Formstark: Benjamin Thaqi ist bei den Untouchables Paderborn längst zu einem verlässlichen Erstliga-Pitcher gereift. Das stellte der 21-Jährige am Samstag gegen Berlin erneut unter Beweis. - © Wilfried Hiegemann
Formstark: Benjamin Thaqi ist bei den Untouchables Paderborn längst zu einem verlässlichen Erstliga-Pitcher gereift. Das stellte der 21-Jährige am Samstag gegen Berlin erneut unter Beweis. | © Wilfried Hiegemann

Paderborn Untouchables sind auf einem guten Weg

1. Baseball-Bundesliga: Paderborn gewinnt gegen Berlin mit 11:2 und 3:0. Cheftrainer Jendrick Speer ist mit den Leistungen sehr zufrieden

Jochem Schulze

Paderborn. Die Untouchables Paderborn haben im Kampf um den Einzug in die Endrunde um die Deutsche Baseball-Meisterschaft einen wichtigen Schritt gemacht. Das Team von Jendrick Speer gewann die Heimpartien gegen die Berlin Flamingos mit 11:2 und 3:0. Weil die Solingen Alligators beim Tabellenführer Bonn Capitals zweimal verloren, zogen die U's in der Tabelle an den Klingenstädtern vorbei und werden nun in der Erstliga-Nordgruppe auf dem zweiten Platz geführt. Dieser berechtigt zum Einzug in das Halbfinal-Playoff. Bis dahin ist aber noch ein langer Weg zu gehen. So täuscht auch das Endergebnis der ersten Begegnung gegen Berlin über den Spielverlauf hinweg. "Es hat lange 1:1 gestanden. Als wir im sechsten Inning sogar mit 1:2 in Rückstand geraten sind, musste ich eine Ansprache halten", berichtete Speer von einem Match, in dem er seine Schützlinge wohl noch rechtzeitig wachgerüttelt hatte. Denn im siebten Inning gelang - so Speer - der "Befreiungsschlag". Finn Bergmann und Daniel Hinz hauten gegen Berlins französischen Nationalspieler Jonathan Mottay mächtig drauf. Mit sieben Hits wurden in einem Abschnitt zehn Punkte erzielt. Das war die Entscheidung. Denn Hinz, der den sicheren Daniel Thieben auf dem Wurfhügel abgelöst hatte, ließ im achten und neunten Durchgang nichts mehr zu. In der zweiten Begegnung übernahmen Matt Kemp und Benjamin Thaqi das Werfen. "Auf beide ist Verlass", dankte Speer seinen Pitchern und hatte zudem auch für Bergmann nochmals ein Extralob parat. "Uns ist kein Error unterlaufen.
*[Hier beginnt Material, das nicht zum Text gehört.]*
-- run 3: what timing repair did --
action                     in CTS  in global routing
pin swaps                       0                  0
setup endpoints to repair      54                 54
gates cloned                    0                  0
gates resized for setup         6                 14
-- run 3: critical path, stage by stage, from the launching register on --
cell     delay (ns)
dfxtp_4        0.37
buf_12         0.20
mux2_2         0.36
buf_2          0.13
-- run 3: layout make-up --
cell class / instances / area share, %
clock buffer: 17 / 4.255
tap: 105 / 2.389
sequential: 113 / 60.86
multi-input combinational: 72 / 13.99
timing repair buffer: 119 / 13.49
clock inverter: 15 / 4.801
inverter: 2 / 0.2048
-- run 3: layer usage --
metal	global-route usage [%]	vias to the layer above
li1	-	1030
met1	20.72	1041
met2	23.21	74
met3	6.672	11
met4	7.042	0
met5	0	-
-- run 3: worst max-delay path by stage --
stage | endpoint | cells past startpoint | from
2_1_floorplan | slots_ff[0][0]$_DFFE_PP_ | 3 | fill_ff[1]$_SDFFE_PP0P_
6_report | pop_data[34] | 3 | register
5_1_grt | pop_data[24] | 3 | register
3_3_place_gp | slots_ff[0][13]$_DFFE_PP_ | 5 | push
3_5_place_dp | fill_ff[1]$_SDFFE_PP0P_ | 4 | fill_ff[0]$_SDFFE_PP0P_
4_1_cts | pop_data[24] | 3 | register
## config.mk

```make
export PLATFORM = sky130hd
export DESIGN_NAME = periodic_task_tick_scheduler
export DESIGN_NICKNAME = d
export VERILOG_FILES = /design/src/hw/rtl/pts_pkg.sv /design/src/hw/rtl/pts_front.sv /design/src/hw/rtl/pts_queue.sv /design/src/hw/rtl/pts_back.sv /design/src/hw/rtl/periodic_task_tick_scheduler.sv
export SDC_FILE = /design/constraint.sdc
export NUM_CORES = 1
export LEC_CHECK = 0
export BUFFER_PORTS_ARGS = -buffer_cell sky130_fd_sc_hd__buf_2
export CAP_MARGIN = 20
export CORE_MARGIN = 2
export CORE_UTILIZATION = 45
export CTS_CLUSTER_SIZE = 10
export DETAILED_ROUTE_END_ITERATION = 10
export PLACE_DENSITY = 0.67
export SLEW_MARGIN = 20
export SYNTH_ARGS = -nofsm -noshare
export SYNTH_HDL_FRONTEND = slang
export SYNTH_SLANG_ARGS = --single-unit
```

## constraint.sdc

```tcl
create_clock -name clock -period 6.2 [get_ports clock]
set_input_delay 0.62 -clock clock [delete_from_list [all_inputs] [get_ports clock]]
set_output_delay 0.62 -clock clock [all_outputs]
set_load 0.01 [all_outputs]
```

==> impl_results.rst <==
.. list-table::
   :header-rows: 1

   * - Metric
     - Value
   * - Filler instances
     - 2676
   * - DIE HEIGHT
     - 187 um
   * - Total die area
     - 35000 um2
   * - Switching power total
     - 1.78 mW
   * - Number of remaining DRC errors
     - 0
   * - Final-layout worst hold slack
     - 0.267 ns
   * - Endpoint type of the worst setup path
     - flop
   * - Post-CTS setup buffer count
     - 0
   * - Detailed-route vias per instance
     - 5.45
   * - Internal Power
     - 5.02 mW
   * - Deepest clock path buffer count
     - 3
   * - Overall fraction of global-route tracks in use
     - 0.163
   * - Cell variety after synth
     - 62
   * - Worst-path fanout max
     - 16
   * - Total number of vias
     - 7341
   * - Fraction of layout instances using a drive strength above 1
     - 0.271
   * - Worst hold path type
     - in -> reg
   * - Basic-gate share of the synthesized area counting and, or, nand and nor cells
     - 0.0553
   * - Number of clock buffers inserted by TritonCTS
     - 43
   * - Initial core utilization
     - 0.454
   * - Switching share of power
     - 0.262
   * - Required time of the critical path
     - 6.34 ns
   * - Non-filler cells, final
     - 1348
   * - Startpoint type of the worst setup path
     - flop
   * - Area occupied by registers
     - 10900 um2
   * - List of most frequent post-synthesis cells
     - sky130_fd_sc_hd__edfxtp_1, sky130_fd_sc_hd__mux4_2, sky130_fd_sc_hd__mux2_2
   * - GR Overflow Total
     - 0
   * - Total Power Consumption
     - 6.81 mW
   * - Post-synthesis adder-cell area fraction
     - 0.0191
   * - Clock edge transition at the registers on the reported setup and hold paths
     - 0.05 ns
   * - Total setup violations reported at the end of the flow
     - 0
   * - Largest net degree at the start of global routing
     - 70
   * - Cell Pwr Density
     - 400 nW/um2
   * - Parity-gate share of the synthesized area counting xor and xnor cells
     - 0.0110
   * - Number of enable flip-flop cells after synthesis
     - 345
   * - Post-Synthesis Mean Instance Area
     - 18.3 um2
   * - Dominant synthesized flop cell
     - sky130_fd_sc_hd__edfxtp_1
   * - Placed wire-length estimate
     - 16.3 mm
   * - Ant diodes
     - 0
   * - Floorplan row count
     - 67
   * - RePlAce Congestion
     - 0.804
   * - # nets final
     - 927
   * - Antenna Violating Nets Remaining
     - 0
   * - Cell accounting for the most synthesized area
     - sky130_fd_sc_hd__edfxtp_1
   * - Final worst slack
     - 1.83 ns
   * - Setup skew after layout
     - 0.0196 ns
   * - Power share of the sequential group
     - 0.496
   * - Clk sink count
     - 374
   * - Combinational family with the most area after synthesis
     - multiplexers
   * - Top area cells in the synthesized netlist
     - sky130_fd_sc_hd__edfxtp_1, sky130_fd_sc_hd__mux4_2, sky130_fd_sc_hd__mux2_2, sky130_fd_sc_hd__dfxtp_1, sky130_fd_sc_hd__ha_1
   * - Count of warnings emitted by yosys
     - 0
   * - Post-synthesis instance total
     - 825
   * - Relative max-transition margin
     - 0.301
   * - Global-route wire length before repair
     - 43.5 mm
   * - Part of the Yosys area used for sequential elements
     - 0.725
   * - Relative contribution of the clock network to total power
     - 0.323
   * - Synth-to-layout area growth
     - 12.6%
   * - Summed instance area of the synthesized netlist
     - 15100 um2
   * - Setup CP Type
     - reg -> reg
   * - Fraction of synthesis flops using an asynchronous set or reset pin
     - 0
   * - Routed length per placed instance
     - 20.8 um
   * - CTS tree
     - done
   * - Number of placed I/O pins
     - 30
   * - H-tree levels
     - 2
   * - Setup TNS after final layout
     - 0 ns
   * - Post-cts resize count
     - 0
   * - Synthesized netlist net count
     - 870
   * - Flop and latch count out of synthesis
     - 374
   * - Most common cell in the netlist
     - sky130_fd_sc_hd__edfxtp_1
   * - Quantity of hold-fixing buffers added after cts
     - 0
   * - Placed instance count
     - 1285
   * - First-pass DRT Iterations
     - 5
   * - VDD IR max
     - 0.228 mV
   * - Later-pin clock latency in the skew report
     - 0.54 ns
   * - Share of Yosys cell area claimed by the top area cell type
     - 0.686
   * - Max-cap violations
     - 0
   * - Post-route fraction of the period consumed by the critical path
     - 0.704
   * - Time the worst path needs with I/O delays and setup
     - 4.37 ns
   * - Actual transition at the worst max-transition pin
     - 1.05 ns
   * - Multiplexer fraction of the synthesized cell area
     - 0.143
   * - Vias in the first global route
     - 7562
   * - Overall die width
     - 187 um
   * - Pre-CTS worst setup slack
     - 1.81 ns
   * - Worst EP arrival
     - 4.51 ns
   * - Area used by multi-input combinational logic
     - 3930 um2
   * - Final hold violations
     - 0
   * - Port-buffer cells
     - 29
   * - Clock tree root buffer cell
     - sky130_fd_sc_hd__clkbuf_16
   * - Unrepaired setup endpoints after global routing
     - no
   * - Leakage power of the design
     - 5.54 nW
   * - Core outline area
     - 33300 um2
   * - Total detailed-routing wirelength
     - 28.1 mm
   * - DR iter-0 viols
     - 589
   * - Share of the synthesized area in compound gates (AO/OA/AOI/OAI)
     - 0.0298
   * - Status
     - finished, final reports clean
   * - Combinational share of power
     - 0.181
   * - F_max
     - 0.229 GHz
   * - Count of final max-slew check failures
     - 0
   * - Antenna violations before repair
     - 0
<file path="config.mk">
export PLATFORM = sky130hd
export DESIGN_NAME = pulse_interval_framer_flat
export DESIGN_NICKNAME = d
export VERILOG_FILES = /design/src/sv/pif_pkg.sv /design/src/sv/pif_channels.sv /design/src/sv/pif_csr.sv /design/src/sv/pif_ring.sv /design/src/sv/pif_framer.sv /design/src/sv/pulse_interval_framer.sv /design/src/flat_wrapper.sv
export SDC_FILE = /design/constraint.sdc
export NUM_CORES = 2
export LEC_CHECK = 0
export BUFFER_PORTS_ARGS = -buffer_cell sky130_fd_sc_hd__buf_2
export CORE_ASPECT_RATIO = 1.25
export CORE_MARGIN = 10
export CORE_UTILIZATION = 50
export DETAILED_ROUTE_END_ITERATION = 10
export PLACE_DENSITY_LB_ADDON = 0.3
export SYNTH_ARGS = -nofsm -noshare
export SYNTH_HDL_FRONTEND = slang
export SYNTH_SLANG_ARGS = --single-unit
</file>
<file path="constraint.sdc">
create_clock -name clock -period 8.2 [get_ports clock]
set_input_delay 0 -clock clock [delete_from_list [all_inputs] [get_ports clock]]
set_output_delay 0 -clock clock [all_outputs]
set_load 0.02 [all_outputs]
</file>
<file path="src/sv/pif_pkg.sv">
// pif_pkg: shared types and constants for the pulse interval framer
// no dependencies

package pif_pkg;

   localparam int TIME_W     = 32;
   localparam int BYTE_W     = 8;
   localparam int CSR_DATA_W = 32;
   localparam int CSR_ADDR_W = 3;

   // channel codes
   localparam logic KIND_PULSE   = 1'b0;
   localparam logic KIND_SERVICE = 1'b1;

   // register map
   localparam logic [CSR_ADDR_W-1:0] ADDR_DEBOUNCE = 3'd0;
   localparam logic [TIME_W-1:0]     DEBOUNCE_RESET = 32'd10;

   // frame layout
   localparam logic [BYTE_W-1:0] FRAME_START = 8'hAA;
   localparam logic [BYTE_W-1:0] FRAME_END   = 8'h55;
   localparam int                FRAME_CNT_W = 3;
   localparam logic [FRAME_CNT_W-1:0] POS_START = 3'd0;
   localparam logic [FRAME_CNT_W-1:0] POS_B0    = 3'd1;
   localparam logic [FRAME_CNT_W-1:0] POS_B1    = 3'd2;
   localparam logic [FRAME_CNT_W-1:0] POS_B2    = 3'd3;
   localparam logic [FRAME_CNT_W-1:0] POS_B3    = 3'd4;
   localparam logic [FRAME_CNT_W-1:0] POS_END   = 3'd5;

   // popped ring entry handed from the ring to the framer
   typedef struct packed {
      logic              valid;
      logic [TIME_W-1:0] stamp;
   } pif_pop_type;

endpackage

</file>
<file path="src/sv/pif_channels.sv">
// pif_channels: valid/ready channel interfaces for request and response words
// depends on pif_pkg

interface pif_req_if import pif_pkg::*; ();
   logic              valid;
   logic              ready;
   logic              kind;
   logic [TIME_W-1:0] capture_time;

   modport source (output valid, output kind, output capture_time, input ready);
   modport sink   (input valid, input kind, input capture_time, output ready);
endinterface

interface pif_rsp_if import pif_pkg::*; ();
   logic              valid;
   logic              ready;
   logic [BYTE_W-1:0] frame_byte;
   logic              frame_last;

   modport source (output valid, output frame_byte, output frame_last, input ready);
   modport sink   (input valid, input frame_byte, input frame_last, output ready);
endinterface

</file>
<file path="src/sv/pif_csr.sv">
// pif_csr: apb-style register port holding the debounce threshold
// depends on pif_pkg

module pif_csr import pif_pkg::*; (
   input  logic                  clock,
   input  logic                  reset,
   input  logic                  csr_psel,
   input  logic                  csr_penable,
   input  logic                  csr_pwrite,
   input  logic [CSR_ADDR_W-1:0] csr_paddr,
   input  logic [CSR_DATA_W-1:0] csr_pwdata,
   output logic [CSR_DATA_W-1:0] csr_prdata,
   output logic                  csr_pready,
   output logic [TIME_W-1:0]     debounce_threshold
);

   logic [TIME_W-1:0] thr_ff;
   logic [TIME_W-1:0] thr_in;
   logic              wr_hit;

   assign csr_pready = 1'b1;

   // write on the access phase
   assign wr_hit = csr_psel && csr_penable && csr_pwrite && csr_pready
                   && (csr_paddr == ADDR_DEBOUNCE);
   assign thr_in = wr_hit ? csr_pwdata : thr_ff;

   always_ff @(posedge clock) begin
      if (reset) begin
         thr_ff <= DEBOUNCE_RESET;
      end else begin
         thr_ff <= thr_in;
      end
   end

   // read back
   always_comb begin
      unique case (csr_paddr)
         ADDR_DEBOUNCE: csr_prdata = thr_ff;
         default:       csr_prdata = '0;
      endcase
   end

   assign debounce_threshold = thr_ff;

endmodule

</file>
<file path="src/sv/pif_ring.sv">
// pif_ring: capture ring memory with write and read pointers
// depends on pif_pkg and pif_channels

module pif_ring import pif_pkg::*; #(
   parameter int RING_DEPTH = 128
) (
   input  logic        clock,
   input  logic        reset,
   pif_req_if.sink     req_port,
   input  logic        pop_take,
   output pif_pop_type pop
);

   localparam int PTR_W = (RING_DEPTH > 1) ? $clog2(RING_DEPTH) : 1;
   localparam logic [PTR_W-1:0] PTR_LAST = PTR_W'(RING_DEPTH - 1);

   logic [TIME_W-1:0] ring_mem [RING_DEPTH];
   logic [TIME_W-1:0] rd_data_ff;
   logic [PTR_W-1:0]  wr_ptr_ff, wr_ptr_in;
   logic [PTR_W-1:0]  rd_ptr_ff, rd_ptr_in;
   logic              pop_valid_ff, pop_valid_in;
   logic              accept;
   logic              do_write;
   logic              do_read;

   // a new word enters whenever the popped entry is free or leaving
   assign req_port.ready = !pop_valid_ff || pop_take;
   assign accept   = req_port.valid && req_port.ready;
   assign do_write = accept && (req_port.kind == KIND_PULSE);
   // equal pointers read as empty; a word is one kind, so a read never meets a same-cycle write
   assign do_read  = accept && (req_port.kind == KIND_SERVICE) && (rd_ptr_ff != wr_ptr_ff);

   // pointer advance with wrap
   always_comb begin
      wr_ptr_in = wr_ptr_ff;
      rd_ptr_in = rd_ptr_ff;
      if (do_write) begin
         wr_ptr_in = (wr_ptr_ff == PTR_LAST) ? '0 : wr_ptr_ff + PTR_W'(1);
      end
      if (do_read) begin
         rd_ptr_in = (rd_ptr_ff == PTR_LAST) ? '0 : rd_ptr_ff + PTR_W'(1);
      end
   end

   // popped entry is valid from the cycle after the read
   always_comb begin
      pop_valid_in = pop_valid_ff;
      if (req_port.ready) begin
         pop_valid_in = do_read;
      end
   end

   always_ff @(posedge clock) begin
      if (reset) begin
         wr_ptr_ff    <= '0;
         rd_ptr_ff    <= '0;
         pop_valid_ff <= 1'b0;
      end else begin
         wr_ptr_ff    <= wr_ptr_in;
         rd_ptr_ff    <= rd_ptr_in;
         pop_valid_ff <= pop_valid_in;
      end
   end

   // memory write port
   always_ff @(posedge clock) begin
      if (do_write) begin
         ring_mem[wr_ptr_ff] <= req_port.capture_time;
      end
   end

   // memory read port, data held while the framer stalls
   always_ff @(posedge clock) begin
      if (do_read) begin
         rd_data_ff <= ring_mem[rd_ptr_ff];
      end
   end

   assign pop.valid = pop_valid_ff;
   assign pop.stamp = rd_data_ff;

endmodule

</file>
<file path="src/sv/pif_framer.sv">
// pif_framer: interval calculation, debounce and six-byte frame output
// depends on pif_pkg and pif_channels

module pif_framer import pif_pkg::*; (
   input  logic              clock,
   input  logic              reset,
   input  pif_pop_type       pop,
   input  logic [TIME_W-1:0] debounce_threshold,
   output logic              pop_take,
   pif_rsp_if.source         rsp_port
);

   logic [TIME_W-1:0]      prev_ff, prev_in;
   logic [TIME_W-1:0]      delta_ff, delta_in;
   logic [FRAME_CNT_W-1:0] cnt_ff, cnt_in;
   logic                   busy_ff, busy_in;
   logic [TIME_W-1:0]      delta;
   logic                   has_frame;
   logic                   emit_free;
   logic                   start;

   // interval to the previous capture, wrapping
   assign delta     = pop.stamp - prev_ff;
   assign has_frame = pop.valid && (pop.stamp != '0) && (prev_ff != '0)
                      && (delta > debounce_threshold);

   // emitter can take a new frame when idle or on its closing word
   assign emit_free = !busy_ff || ((cnt_ff == POS_END) && rsp_port.ready);
   assign pop_take  = pop.valid && (!has_frame || emit_free);
   assign start     = pop_take && has_frame;

   always_comb begin
      prev_in  = prev_ff;
      delta_in = delta_ff;
      cnt_in   = cnt_ff;
      busy_in  = busy_ff;
      if (pop_take && (pop.stamp != '0)) begin
         prev_in = pop.stamp;
      end
      if (busy_ff && rsp_port.ready) begin
         if (cnt_ff == POS_END) begin
            busy_in = 1'b0;
         end else begin
            cnt_in = cnt_ff + FRAME_CNT_W'(1);
         end
      end
      if (start) begin
         busy_in  = 1'b1;
         cnt_in   = POS_START;
         delta_in = delta;
      end
   end

   always_ff @(posedge clock) begin
      if (reset) begin
         prev_ff <= '0;
         cnt_ff  <= POS_START;
         busy_ff <= 1'b0;
      end else begin
         prev_ff <= prev_in;
         cnt_ff  <= cnt_in;
         busy_ff <= busy_in;
      end
   end

   always_ff @(posedge clock) begin
      delta_ff <= delta_in;
   end

   // byte select, interval sent lsb first
   always_comb begin
      case (cnt_ff)
         POS_START: rsp_port.frame_byte = FRAME_START;
         POS_B0:    rsp_port.frame_byte = delta_ff[7:0];
         POS_B1:    rsp_port.frame_byte = delta_ff[15:8];
         POS_B2:    rsp_port.frame_byte = delta_ff[23:16];
         POS_B3:    rsp_port.frame_byte = delta_ff[31:24];
         default:   rsp_port.frame_byte = FRAME_END;
      endcase
   end

   assign rsp_port.valid      = busy_ff;
   assign rsp_port.frame_last = (cnt_ff == POS_END);

endmodule

</file>
<file path="src/sv/pulse_interval_framer.sv">
// pulse_interval_framer: top level joining register port, capture ring and framer
// depends on pif_pkg, pif_channels, pif_csr, pif_ring and pif_framer
//
// Usage
// req_port carries words of two kinds: a pulse word writes capture_time into
// the ring, a service word pops the oldest queued capture. Popped non-zero
// times are differenced against the previous one; an interval above the
// debounce threshold leaves on rsp_port as six words: 0xAA, four interval
// bytes lsb first, 0x55 with frame_last set.
// Throughput: one request word per cycle while req_port.ready is high. The
// frame emitter sends one byte per cycle while rsp_port.ready is high; a
// service word whose frame finds the emitter busy waits in the ring's read
// register and holds off further requests until the emitter reaches its
// closing byte. Reset clears the pointers, the previous time, the emitter
// and sets the threshold to 10; ring contents are not cleared. A stalled
// rsp_port holds the current byte stable and backs up into req_port.ready.
// The threshold is written through the csr_ port while the block is idle;
// the user must keep to this, as the block itself does not enforce it.

module pulse_interval_framer import pif_pkg::*; #(
   parameter int RING_DEPTH = 128
) (
   input  logic                  clock,
   input  logic                  reset,
   pif_req_if.sink               req_port,
   pif_rsp_if.source             rsp_port,
   input  logic                  csr_psel,
   input  logic                  csr_penable,
   input  logic                  csr_pwrite,
   input  logic [CSR_ADDR_W-1:0] csr_paddr,
   input  logic [CSR_DATA_W-1:0] csr_pwdata,
   output logic [CSR_DATA_W-1:0] csr_prdata,
   output logic                  csr_pready
);

   logic [TIME_W-1:0] debounce_threshold;
   pif_pop_type       pop;
   logic              pop_take;

   // register port
   pif_csr u_csr (
      .clock              (clock),
      .reset              (reset),
      .csr_psel           (csr_psel),
      .csr_penable        (csr_penable),
      .csr_pwrite         (csr_pwrite),
      .csr_paddr          (csr_paddr),
      .csr_pwdata         (csr_pwdata),
      .csr_prdata         (csr_prdata),
      .csr_pready         (csr_pready),
      .debounce_threshold (debounce_threshold)
   );

   // capture ring
   pif_ring #(
      .RING_DEPTH (RING_DEPTH)
   ) u_ring (
      .clock    (clock),
      .reset    (reset),
      .req_port (req_port),
      .pop_take (pop_take),
      .pop      (pop)
   );

   // interval and frame output
   pif_framer u_framer (
      .clock              (clock),
      .reset              (reset),
      .pop                (pop),
      .debounce_threshold (debounce_threshold),
      .pop_take           (pop_take),
      .rsp_port           (rsp_port)
   );

endmodule

</file>
<file path="src/flat_wrapper.sv">
// flat-port wrapper written by rule: the top's interface ports become plain ports
module pulse_interval_framer_flat import pif_pkg::*;
#(
   parameter int RING_DEPTH = 128
)
  (clock, reset, csr_psel, csr_penable, csr_pwrite, csr_paddr, csr_pwdata, csr_prdata, csr_pready, req_port_valid, req_port_kind, req_port_capture_time, req_port_ready, rsp_port_valid, rsp_port_frame_byte, rsp_port_frame_last, rsp_port_ready);
  pif_req_if req_port_i ();
  pif_rsp_if rsp_port_i ();
  input  logic clock;
  input  logic reset;
  input  logic csr_psel;
  input  logic csr_penable;
  input  logic csr_pwrite;
  input  logic [CSR_ADDR_W-1:0] csr_paddr;
  input  logic [CSR_DATA_W-1:0] csr_pwdata;
  output logic [CSR_DATA_W-1:0] csr_prdata;
  output logic csr_pready;
  input wire logic [$bits(req_port_i.valid)-1:0] req_port_valid;
  input wire logic [$bits(req_port_i.kind)-1:0] req_port_kind;
  input wire logic [$bits(req_port_i.capture_time)-1:0] req_port_capture_time;
  output wire logic [$bits(req_port_i.ready)-1:0] req_port_ready;
  output wire logic [$bits(rsp_port_i.valid)-1:0] rsp_port_valid;
  output wire logic [$bits(rsp_port_i.frame_byte)-1:0] rsp_port_frame_byte;
  output wire logic [$bits(rsp_port_i.frame_last)-1:0] rsp_port_frame_last;
  input wire logic [$bits(rsp_port_i.ready)-1:0] rsp_port_ready;
  assign req_port_i.valid = req_port_valid;
  assign req_port_i.kind = req_port_kind;
  assign req_port_i.capture_time = req_port_capture_time;
  assign req_port_ready = req_port_i.ready;
  assign rsp_port_valid = rsp_port_i.valid;
  assign rsp_port_frame_byte = rsp_port_i.frame_byte;
  assign rsp_port_frame_last = rsp_port_i.frame_last;
  assign rsp_port_i.ready = rsp_port_ready;
  pulse_interval_framer #(.RING_DEPTH(RING_DEPTH)) u_core (.clock(clock), .reset(reset), .req_port(req_port_i), .rsp_port(rsp_port_i), .csr_psel(csr_psel), .csr_penable(csr_penable), .csr_pwrite(csr_pwrite), .csr_paddr(csr_paddr), .csr_pwdata(csr_pwdata), .csr_prdata(csr_prdata), .csr_pready(csr_pready));
endmodule
</file>
<file path="src/sv/rcbm_ram.sv">
// Generic single-port synchronous RAM with a registered read.
`default_nettype none

module rcbm_ram #(
    parameter int WIDTH = 8,
    parameter int DEPTH = 16,
    localparam int AW = (DEPTH > 1) ? $clog2(DEPTH) : 1
) (
    input  wire logic             i_clk,
    input  wire logic             i_we,
    input  wire logic [AW-1:0]    i_addr,
    input  wire logic [WIDTH-1:0] i_wdata,
    output logic      [WIDTH-1:0] o_rdata
);

    logic [WIDTH-1:0] r_mem [DEPTH];

    always_ff @(posedge i_clk) begin
        if (i_we) begin
            r_mem[i_addr] <= i_wdata;
        end
        o_rdata <= r_mem[i_addr];
    end

endmodule

`default_nettype wire
</file>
Wir haben konstant gut gepitcht und wir hatten in zwei Spielen insgesamt 21 Hits. Da kann man nur zufrieden sein", fasste Speer den Nachmittag zusammen und sprach von einer runden Leistung. Die muss nun bereits am Sonntag erneut abgerufen werden. Dann kommen die Solingen Alligators in den Ahorn-Ballpark. Dann geht es wieder um den zweiten Platz und auch um den möglicherweise noch wichtigen direkten Vergleich. In Solingen hatten sich die Teams die Siege geteilt.